▶ [PROBLEM DETAILS]: Within the entries that follow, show each line where the word "buffers" occurs.

▶ [RECORDED DATA]:
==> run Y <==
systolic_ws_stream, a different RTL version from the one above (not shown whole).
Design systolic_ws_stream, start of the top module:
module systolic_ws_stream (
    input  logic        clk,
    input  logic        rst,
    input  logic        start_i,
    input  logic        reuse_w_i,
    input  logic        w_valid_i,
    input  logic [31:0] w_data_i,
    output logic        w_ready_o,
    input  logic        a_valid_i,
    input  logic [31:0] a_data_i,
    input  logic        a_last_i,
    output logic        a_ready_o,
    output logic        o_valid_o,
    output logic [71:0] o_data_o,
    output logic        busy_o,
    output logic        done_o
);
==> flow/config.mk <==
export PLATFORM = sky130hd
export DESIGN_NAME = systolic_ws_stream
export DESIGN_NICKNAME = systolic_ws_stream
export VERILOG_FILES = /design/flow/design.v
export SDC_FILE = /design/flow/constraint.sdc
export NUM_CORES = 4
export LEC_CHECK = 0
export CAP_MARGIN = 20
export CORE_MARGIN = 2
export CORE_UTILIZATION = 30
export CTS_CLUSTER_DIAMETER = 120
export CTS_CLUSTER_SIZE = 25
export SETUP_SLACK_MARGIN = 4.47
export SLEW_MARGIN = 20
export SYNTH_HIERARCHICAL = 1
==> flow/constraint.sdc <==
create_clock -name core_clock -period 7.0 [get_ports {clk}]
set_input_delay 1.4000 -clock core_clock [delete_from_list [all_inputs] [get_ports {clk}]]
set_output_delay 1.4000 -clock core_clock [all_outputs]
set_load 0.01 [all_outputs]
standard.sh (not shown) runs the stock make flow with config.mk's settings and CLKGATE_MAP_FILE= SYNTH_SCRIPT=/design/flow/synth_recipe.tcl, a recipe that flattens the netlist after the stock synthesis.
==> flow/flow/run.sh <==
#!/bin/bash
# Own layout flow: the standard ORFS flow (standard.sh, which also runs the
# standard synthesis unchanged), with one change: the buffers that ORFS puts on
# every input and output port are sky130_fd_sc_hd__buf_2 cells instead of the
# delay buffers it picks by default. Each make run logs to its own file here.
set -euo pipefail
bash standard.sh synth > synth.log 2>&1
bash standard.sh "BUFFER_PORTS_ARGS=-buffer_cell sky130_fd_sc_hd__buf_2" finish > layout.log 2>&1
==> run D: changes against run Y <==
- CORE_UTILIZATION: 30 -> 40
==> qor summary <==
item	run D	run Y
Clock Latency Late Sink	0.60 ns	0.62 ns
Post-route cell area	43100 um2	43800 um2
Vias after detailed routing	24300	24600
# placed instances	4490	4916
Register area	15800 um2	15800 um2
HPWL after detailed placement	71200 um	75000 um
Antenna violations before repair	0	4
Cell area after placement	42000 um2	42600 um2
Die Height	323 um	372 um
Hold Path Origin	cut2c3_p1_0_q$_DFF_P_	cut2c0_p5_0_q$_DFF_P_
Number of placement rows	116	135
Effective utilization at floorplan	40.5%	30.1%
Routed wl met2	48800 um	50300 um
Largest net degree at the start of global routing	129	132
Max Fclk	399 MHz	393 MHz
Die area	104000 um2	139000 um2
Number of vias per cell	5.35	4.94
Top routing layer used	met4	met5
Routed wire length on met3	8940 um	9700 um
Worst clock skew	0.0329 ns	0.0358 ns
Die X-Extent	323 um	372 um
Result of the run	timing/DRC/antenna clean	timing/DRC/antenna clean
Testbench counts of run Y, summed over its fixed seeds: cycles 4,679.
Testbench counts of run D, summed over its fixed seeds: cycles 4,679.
Context: an optimization exercise on an open-source flow, tuned for small area and few clock cycles per item. The choices shown serve that exercise and are no tape-out recipe.
Only simulation tests tie the RTL to the original design; equivalence was not proved.

==> amber <==
Design core_top, start of the top module:
module core_top (
    input  wire                  clk,
    input  wire                  rst_n_i,
    input  wire                  break_point_i,
    input  wire                  inst_valid_i,
    input  wire core_pkg::word_t inst_i,
    input  wire core_pkg::word_t pc_i,
    output logic                 inst_ready_o,
    output logic                 ws_valid_o,
    output core_pkg::word_t      debug0_wb_pc_o,
    output logic                 debug0_wb_rf_wen_o,
    output core_pkg::areg_t      debug0_wb_rf_wnum_o,
    output core_pkg::word_t      debug0_wb_rf_wdata_o
);
    logic              use_imm;
    logic              sub;
    logic              sel_sum;
    logic              sel_and;
    logic              sel_xor;
    logic              sel_slt;
    logic              sel_sltu;
    logic              wen;
    logic              push;
    logic              clr;
    core_pkg::word_t   imm;
    core_pkg::word_t   rdata_j;
    core_pkg::word_t   rdata_k;
    core_pkg::word_t   src_b;
    core_pkg::word_t   result;
    decode_stage i_decode_stage (
        .inst_i    (inst_i),
        .use_imm_o (use_imm),
        .sub_o     (sub),
        .sel_sum_o (sel_sum),
        .sel_and_o (sel_and),
        .sel_xor_o (sel_xor),
        .sel_slt_o (sel_slt),
        .sel_sltu_o(sel_sltu),
        .wen_o     (wen)
    );
    commit_stage i_commit_stage (
        .clk      (clk),
        .clr_i    (clr),
        .wen_i    (push && wen),
        .wnum_i   (inst_i[4:0]),
        .wdata_i  (result),
        .rj_i     (inst_i[9:5]),
        .rk_i     (inst_i[14:10]),
        .rk_en_i  (!use_imm),
        .rdata_j_o(rdata_j),
  ...
==> module inst_queue, before the edit <==
module inst_queue (
    input  wire                  clk,
    input  wire                  rst_n_i,
    input  wire                  break_point_i,
    input  wire                  in_valid_i,
    input  wire                  in_wen_i,      
    input  wire core_pkg::areg_t in_rd_i,
    input  wire core_pkg::word_t in_pc_i,
    input  wire core_pkg::word_t in_result_i,
    output logic                 in_ready_o,
    output logic                 push_o,        
    output logic                 clr_o,         
    output logic                 q_valid_o,
    output logic                 q_wen_o,
    output core_pkg::areg_t      q_rd_o,
    output core_pkg::word_t      q_pc_o,
    output core_pkg::word_t      q_result_o
);
    logic clr_n;
    assign in_ready_o = !break_point_i && clr_n;
    assign push_o     = in_valid_i && in_ready_o;
    assign clr_o      = !clr_n;
    always_ff @(posedge clk or negedge rst_n_i) begin
        if (!rst_n_i) begin
            clr_n     <= 1'b0;
            q_valid_o <= 1'b0;
            q_wen_o   <= 1'b0;
        end else begin
            clr_n     <= 1'b1;
            q_valid_o <= push_o;
            q_wen_o   <= push_o && in_wen_i;
        end
    end
    always_ff @(posedge clk) begin
        q_rd_o     <= in_rd_i;
        q_pc_o     <= in_pc_i;
        q_result_o <= in_result_i;
    end
endmodule
==> module core_top, before the edit <==
module core_top (
    input  wire                  clk,
    input  wire                  rst_n_i,
    input  wire                  break_point_i,
    input  wire                  inst_valid_i,
    input  wire core_pkg::word_t inst_i,
    input  wire core_pkg::word_t pc_i,
    output logic                 inst_ready_o,
    output logic                 ws_valid_o,
    output core_pkg::word_t      debug0_wb_pc_o,
    output logic                 debug0_wb_rf_wen_o,
    output core_pkg::areg_t      debug0_wb_rf_wnum_o,
    output core_pkg::word_t      debug0_wb_rf_wdata_o
);
    logic              use_imm;
    logic              sub;
    logic              sel_sum;
    logic              sel_and;
    logic              sel_xor;
    logic              sel_slt;
    logic              sel_sltu;
    logic              wen;
    logic              push;
    logic              clr;
    core_pkg::word_t   imm;
    core_pkg::word_t   rdata_j;
    core_pkg::word_t   rdata_k;
    core_pkg::word_t   src_b;
    core_pkg::word_t   result;
    decode_stage i_decode_stage (
        .inst_i    (inst_i),
        .use_imm_o (use_imm),
        .sub_o     (sub),
        .sel_sum_o (sel_sum),
        .sel_and_o (sel_and),
        .sel_xor_o (sel_xor),
        .sel_slt_o (sel_slt),
        .sel_sltu_o(sel_sltu),
        .wen_o     (wen)
    );
    commit_stage i_commit_stage (
        .clk      (clk),
        .clr_i    (clr),
        .wen_i    (push && wen),
        .wnum_i   (inst_i[4:0]),
        .wdata_i  (result),
        .rj_i     (inst_i[9:5]),
        .rk_i     (inst_i[14:10]),
        .rk_en_i  (!use_imm),
        .rdata_j_o(rdata_j),
        .rdata_k_o(rdata_k)
    );
    assign imm   = {{(32 - 12){inst_i[21]}}, inst_i[21:10]};  
    assign src_b = rdata_k | ({32{use_imm}} & imm);
    execute_stage i_execute_stage (
        .sub_i     (sub),
        .sel_sum_i (sel_sum && !clr),
        .sel_and_i (sel_and && !clr),
        .sel_xor_i (sel_xor && !clr),
        .sel_slt_i (sel_slt && !clr),
        .sel_sltu_i(sel_sltu && !clr),
        .src_a_i   (rdata_j),
        .src_b_i   (src_b),
        .result_o  (result)
    );
    inst_queue i_inst_queue (
        .clk          (clk),
        .rst_n_i      (rst_n_i),
        .break_point_i(break_point_i),
        .in_valid_i   (inst_valid_i),
        .in_wen_i     (wen),
        .in_rd_i      (inst_i[4:0]),
        .in_pc_i      (pc_i),
        .in_result_i  (result),
        .in_ready_o   (inst_ready_o),
        .push_o       (push),
        .clr_o        (clr),
        .q_valid_o    (ws_valid_o),
        .q_wen_o      (debug0_wb_rf_wen_o),
        .q_rd_o       (debug0_wb_rf_wnum_o),
        .q_pc_o       (debug0_wb_pc_o),
        .q_result_o   (debug0_wb_rf_wdata_o)
    );
endmodule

▶ [ANSWER BOX]:
# standard synthesis unchanged), with one change: the buffers that ORFS puts on
# delay buffers it picks by default. Each make run logs to its own file here.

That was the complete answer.